Significado. Cuando el Señor redime a un pueblo, no solo lo libra de la esclavitud, sino que lo convierte en morada de su santidad y trono de su reino. «Judá vino a ser su santuario, e Israel su señorío.»

Contexto. El Salmo 114 pertenece al grupo del Hallel egipcio (Salmos 113-118), entonado en la Pascua para celebrar el éxodo de Egipto. El autor, inspirado por el Espíritu, recuerda la salida del pueblo «de en medio de un pueblo extraño» (v. 1) y, en el versículo 2, declara el propósito de aquella redención. Los destinatarios son los hijos del pacto, llamados a recordar que su existencia como nación nace enteramente de la iniciativa libre y soberana de Dios.

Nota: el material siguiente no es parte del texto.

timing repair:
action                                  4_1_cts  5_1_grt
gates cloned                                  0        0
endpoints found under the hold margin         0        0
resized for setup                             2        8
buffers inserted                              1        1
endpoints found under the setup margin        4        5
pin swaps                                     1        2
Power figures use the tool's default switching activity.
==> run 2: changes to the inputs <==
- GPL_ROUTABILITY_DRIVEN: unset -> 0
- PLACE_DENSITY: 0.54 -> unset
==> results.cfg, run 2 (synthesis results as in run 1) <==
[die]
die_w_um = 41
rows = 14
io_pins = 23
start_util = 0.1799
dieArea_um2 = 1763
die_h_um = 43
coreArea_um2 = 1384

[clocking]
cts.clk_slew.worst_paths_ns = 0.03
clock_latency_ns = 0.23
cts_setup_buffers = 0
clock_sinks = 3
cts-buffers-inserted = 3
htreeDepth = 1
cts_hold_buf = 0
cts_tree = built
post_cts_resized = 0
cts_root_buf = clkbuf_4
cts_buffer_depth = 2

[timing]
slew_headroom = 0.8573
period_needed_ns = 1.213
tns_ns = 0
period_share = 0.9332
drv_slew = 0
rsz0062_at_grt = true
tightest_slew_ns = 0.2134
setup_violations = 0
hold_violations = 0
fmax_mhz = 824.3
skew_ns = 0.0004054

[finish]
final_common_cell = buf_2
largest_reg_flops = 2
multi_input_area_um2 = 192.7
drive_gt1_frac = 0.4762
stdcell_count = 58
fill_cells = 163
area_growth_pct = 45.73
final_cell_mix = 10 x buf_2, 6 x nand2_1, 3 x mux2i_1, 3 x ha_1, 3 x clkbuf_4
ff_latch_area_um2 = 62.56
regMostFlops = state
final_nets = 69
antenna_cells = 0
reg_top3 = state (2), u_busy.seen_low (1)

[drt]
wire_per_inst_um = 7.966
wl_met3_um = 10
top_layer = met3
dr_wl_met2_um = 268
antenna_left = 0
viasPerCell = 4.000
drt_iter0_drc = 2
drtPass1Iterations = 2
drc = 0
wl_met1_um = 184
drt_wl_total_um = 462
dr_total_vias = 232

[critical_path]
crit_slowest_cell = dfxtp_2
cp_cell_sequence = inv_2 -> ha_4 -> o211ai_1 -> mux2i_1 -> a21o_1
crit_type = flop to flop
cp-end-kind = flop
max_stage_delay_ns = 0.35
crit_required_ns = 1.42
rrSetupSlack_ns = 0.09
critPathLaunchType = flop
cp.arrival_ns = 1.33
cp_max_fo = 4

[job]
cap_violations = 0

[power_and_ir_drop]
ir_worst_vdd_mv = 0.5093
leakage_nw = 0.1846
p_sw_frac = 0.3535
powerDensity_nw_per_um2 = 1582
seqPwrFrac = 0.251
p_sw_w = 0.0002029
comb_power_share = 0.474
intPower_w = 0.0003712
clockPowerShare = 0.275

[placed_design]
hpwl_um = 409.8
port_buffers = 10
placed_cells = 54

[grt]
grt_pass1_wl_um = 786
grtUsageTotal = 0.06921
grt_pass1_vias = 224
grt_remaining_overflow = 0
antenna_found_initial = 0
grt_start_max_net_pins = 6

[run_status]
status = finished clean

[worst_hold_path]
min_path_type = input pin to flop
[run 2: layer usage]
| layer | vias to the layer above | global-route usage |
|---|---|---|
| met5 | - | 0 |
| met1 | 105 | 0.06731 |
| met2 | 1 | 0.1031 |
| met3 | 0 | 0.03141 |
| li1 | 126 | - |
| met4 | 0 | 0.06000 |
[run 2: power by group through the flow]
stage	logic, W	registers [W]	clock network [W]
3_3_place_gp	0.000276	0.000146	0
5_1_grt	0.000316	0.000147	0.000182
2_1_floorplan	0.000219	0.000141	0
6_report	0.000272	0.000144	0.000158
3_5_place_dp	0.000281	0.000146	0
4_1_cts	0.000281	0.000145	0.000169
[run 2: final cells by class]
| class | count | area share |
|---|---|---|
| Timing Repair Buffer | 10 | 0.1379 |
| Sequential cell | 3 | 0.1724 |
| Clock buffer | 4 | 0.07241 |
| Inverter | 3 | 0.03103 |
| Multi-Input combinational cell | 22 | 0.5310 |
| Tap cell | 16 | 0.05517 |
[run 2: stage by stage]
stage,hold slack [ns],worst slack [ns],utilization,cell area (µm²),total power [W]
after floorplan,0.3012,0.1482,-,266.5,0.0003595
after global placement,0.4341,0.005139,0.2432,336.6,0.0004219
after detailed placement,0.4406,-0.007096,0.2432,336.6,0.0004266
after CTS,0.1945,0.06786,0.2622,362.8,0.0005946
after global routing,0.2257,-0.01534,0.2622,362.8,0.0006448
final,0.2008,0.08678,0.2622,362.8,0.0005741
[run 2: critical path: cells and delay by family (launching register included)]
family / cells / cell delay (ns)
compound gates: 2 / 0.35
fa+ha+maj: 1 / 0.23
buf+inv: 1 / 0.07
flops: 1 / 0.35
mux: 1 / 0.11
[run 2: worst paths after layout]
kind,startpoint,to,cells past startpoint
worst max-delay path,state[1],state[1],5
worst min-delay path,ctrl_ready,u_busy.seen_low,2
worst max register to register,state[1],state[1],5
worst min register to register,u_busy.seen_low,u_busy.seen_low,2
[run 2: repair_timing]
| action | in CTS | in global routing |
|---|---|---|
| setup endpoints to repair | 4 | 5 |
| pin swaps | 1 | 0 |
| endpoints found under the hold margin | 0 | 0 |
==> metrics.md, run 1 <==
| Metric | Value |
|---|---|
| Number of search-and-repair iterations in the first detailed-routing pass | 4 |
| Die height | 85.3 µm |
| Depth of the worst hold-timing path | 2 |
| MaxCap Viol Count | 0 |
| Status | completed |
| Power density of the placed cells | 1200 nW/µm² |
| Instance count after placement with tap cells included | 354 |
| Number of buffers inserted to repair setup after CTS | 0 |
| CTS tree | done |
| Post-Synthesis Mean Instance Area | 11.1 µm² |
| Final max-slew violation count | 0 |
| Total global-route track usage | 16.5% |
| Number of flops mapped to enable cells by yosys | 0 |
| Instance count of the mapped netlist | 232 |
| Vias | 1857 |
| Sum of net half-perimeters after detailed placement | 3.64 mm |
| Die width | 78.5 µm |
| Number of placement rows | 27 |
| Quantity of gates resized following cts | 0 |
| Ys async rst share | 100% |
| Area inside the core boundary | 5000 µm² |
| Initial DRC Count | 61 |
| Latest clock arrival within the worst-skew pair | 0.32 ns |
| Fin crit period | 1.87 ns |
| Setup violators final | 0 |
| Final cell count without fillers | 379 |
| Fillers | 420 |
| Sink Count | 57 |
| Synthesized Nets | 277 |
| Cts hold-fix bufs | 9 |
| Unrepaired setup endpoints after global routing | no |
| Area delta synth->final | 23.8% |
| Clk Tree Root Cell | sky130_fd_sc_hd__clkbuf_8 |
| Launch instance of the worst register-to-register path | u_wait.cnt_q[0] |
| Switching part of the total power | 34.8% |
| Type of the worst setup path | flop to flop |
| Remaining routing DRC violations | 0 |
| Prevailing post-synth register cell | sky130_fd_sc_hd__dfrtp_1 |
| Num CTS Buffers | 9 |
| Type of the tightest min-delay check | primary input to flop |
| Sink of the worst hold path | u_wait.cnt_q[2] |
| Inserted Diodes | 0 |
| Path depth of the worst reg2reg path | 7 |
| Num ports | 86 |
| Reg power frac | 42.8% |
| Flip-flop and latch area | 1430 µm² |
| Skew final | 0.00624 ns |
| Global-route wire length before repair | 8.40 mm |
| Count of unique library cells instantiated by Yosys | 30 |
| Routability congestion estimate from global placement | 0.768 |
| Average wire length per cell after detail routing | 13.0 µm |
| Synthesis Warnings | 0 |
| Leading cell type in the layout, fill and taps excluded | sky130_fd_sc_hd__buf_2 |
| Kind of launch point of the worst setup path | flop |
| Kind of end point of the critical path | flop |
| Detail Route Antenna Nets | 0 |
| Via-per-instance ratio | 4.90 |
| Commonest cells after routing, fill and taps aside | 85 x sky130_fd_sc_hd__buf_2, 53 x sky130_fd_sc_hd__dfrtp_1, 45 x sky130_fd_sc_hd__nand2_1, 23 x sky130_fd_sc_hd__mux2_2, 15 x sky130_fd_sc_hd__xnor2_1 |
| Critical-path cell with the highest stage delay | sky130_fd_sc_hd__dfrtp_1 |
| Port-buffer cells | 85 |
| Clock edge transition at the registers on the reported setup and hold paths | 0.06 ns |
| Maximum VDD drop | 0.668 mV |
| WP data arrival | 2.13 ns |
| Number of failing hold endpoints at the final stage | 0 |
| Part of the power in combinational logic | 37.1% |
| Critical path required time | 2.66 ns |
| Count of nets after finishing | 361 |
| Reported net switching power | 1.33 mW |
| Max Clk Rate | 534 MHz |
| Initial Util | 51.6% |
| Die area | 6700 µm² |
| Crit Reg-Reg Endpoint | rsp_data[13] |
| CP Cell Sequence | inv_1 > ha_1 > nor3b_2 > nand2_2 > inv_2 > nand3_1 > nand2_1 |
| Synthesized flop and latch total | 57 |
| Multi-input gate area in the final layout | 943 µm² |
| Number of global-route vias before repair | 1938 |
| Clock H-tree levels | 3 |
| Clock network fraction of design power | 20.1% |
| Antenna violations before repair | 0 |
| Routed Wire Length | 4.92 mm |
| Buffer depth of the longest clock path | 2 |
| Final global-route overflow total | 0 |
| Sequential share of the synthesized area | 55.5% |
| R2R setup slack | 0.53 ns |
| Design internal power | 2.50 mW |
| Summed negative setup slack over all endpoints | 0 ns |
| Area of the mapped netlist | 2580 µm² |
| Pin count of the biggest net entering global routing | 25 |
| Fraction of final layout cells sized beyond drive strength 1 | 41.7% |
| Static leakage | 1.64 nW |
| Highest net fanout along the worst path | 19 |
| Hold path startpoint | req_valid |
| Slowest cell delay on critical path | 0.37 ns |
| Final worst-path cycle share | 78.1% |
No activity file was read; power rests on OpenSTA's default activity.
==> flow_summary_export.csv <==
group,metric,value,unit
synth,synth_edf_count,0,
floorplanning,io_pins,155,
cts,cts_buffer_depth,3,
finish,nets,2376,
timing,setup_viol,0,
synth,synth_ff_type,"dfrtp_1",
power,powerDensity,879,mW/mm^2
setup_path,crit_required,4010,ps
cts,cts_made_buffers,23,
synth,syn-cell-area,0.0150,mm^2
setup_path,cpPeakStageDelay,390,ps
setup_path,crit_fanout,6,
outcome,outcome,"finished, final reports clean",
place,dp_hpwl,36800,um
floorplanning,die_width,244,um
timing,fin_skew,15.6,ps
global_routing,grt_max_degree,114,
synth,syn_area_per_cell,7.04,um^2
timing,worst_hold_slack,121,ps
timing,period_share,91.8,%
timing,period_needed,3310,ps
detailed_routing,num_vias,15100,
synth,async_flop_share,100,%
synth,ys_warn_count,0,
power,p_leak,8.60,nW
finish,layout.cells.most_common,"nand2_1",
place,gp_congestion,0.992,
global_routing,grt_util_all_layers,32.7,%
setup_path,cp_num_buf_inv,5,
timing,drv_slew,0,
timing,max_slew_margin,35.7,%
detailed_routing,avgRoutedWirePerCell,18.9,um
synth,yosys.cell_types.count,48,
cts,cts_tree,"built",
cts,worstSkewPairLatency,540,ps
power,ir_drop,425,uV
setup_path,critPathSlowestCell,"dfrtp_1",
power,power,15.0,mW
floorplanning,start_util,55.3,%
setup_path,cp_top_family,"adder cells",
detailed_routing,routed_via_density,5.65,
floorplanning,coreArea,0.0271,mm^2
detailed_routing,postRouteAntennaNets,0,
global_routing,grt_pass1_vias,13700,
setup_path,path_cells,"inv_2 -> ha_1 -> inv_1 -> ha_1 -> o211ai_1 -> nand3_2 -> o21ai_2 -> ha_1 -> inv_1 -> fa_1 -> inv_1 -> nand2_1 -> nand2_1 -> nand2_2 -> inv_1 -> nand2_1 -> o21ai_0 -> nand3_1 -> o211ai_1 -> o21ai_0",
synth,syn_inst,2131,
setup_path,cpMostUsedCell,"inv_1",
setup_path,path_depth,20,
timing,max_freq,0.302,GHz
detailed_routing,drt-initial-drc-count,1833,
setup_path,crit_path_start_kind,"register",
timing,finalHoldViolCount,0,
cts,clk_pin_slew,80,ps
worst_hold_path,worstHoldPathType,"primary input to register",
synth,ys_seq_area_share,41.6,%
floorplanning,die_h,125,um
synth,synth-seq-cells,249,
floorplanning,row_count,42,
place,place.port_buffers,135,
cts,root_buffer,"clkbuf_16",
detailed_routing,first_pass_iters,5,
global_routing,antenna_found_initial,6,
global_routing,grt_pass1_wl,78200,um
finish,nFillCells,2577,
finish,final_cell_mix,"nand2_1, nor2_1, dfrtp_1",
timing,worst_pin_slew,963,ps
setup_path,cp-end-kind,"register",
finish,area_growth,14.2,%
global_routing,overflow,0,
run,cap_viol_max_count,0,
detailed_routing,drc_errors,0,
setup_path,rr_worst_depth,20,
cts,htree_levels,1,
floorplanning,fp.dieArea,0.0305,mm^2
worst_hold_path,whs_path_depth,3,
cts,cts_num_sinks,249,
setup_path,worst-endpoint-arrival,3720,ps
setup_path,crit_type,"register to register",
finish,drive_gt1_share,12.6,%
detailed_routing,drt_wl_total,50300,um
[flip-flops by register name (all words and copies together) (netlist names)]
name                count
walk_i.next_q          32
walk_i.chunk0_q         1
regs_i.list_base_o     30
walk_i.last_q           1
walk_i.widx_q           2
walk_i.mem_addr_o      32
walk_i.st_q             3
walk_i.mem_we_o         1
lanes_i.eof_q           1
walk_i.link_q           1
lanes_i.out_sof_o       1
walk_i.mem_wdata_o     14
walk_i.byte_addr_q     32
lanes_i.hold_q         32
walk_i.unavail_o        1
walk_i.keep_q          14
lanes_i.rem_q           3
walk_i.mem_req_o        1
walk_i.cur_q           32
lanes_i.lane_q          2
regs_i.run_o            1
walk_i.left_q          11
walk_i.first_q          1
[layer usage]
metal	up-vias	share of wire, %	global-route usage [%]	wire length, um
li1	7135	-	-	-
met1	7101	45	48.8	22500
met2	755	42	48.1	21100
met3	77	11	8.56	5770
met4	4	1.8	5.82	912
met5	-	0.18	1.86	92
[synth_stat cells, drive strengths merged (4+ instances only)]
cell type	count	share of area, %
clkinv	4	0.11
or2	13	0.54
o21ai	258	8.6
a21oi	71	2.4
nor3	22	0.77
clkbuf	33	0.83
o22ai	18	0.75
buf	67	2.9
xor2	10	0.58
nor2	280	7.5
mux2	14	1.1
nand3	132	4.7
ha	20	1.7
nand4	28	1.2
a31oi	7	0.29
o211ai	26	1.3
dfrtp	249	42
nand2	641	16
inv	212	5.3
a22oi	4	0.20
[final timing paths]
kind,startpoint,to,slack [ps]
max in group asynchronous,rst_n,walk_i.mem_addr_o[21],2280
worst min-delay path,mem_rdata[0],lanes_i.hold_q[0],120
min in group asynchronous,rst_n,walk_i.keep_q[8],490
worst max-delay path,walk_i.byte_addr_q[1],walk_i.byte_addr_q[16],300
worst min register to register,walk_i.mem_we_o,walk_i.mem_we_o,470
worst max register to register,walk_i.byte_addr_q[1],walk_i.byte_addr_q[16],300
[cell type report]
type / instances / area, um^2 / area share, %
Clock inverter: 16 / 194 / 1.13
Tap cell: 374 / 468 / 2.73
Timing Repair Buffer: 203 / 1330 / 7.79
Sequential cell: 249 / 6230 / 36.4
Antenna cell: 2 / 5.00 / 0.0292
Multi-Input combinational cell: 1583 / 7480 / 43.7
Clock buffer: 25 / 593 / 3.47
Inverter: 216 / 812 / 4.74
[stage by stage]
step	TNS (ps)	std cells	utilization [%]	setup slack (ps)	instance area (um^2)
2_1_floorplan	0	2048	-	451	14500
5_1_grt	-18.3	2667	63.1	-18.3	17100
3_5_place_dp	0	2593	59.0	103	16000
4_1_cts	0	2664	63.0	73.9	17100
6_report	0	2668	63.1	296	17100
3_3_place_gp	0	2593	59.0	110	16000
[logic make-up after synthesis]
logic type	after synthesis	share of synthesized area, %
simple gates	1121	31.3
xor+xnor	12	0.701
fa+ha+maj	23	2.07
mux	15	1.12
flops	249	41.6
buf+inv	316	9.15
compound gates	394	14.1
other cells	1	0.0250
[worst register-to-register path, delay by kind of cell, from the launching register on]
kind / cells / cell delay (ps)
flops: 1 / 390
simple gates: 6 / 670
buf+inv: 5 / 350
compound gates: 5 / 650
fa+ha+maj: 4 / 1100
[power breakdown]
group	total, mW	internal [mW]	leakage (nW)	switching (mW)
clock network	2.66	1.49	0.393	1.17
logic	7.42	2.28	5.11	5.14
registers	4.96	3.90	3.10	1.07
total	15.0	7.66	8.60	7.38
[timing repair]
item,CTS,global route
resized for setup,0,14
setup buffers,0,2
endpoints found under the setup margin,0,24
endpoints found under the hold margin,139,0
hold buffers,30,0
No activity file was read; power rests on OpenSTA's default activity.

Explicación. El paralelismo hebreo une «Judá» e «Israel», abarcando a todo el pueblo redimido. El término «santuario» (qodesh) señala que Dios mismo escogió habitar en medio de los suyos; no fue Israel quien buscó a Dios, sino Dios quien hizo de un pueblo esclavo el lugar de su presencia. «Señorío» (memshalah) afirma su reinado soberano: el redimido pasa a estar bajo el gobierno gracioso del Rey. Desde una lectura reformada, este versículo proclama las doctrinas de la gracia: la elección no se funda en mérito alguno, sino en el beneplácito divino. La redención del éxodo prefigura el verdadero santuario que es Cristo, en quien Dios habita corporalmente y bajo cuyo señorío vive su Iglesia.

Referencias relacionadas. Éxodo 19:5-6 presenta a Israel como «reino de sacerdotes y gente santa»; Deuteronomio 7:7-8 funda la elección en el amor soberano, no en el número. En el Nuevo Testamento, 1 Pedro 2:9 aplica estas mismas palabras a la Iglesia: «linaje escogido, real sacerdocio». Juan 1:14 muestra al Verbo «habitando» entre nosotros como verdadero santuario, y 1 Corintios 6:19 declara al creyente templo del Espíritu Santo.

Aplicación práctica. Si Dios ha hecho de su pueblo su santuario, entonces la santidad no es opcional sino consecuencia de la redención. El creyente vive consciente de que ha sido sacado de la esclavitud del pecado para ser habitación de Dios y súbdito gozoso de su reino. Esto produce humildad —pues todo es gracia— y obediencia agradecida bajo el señorío de Cristo. La iglesia local, como comunidad redimida, es llamada a reflejar esa presencia santa ante el mundo.

Para reflexionar. Si Dios te ha redimido para hacer de ti su santuario y su señorío, ¿de qué manera tu vida diaria refleja que perteneces enteramente a su reino y no al tuyo?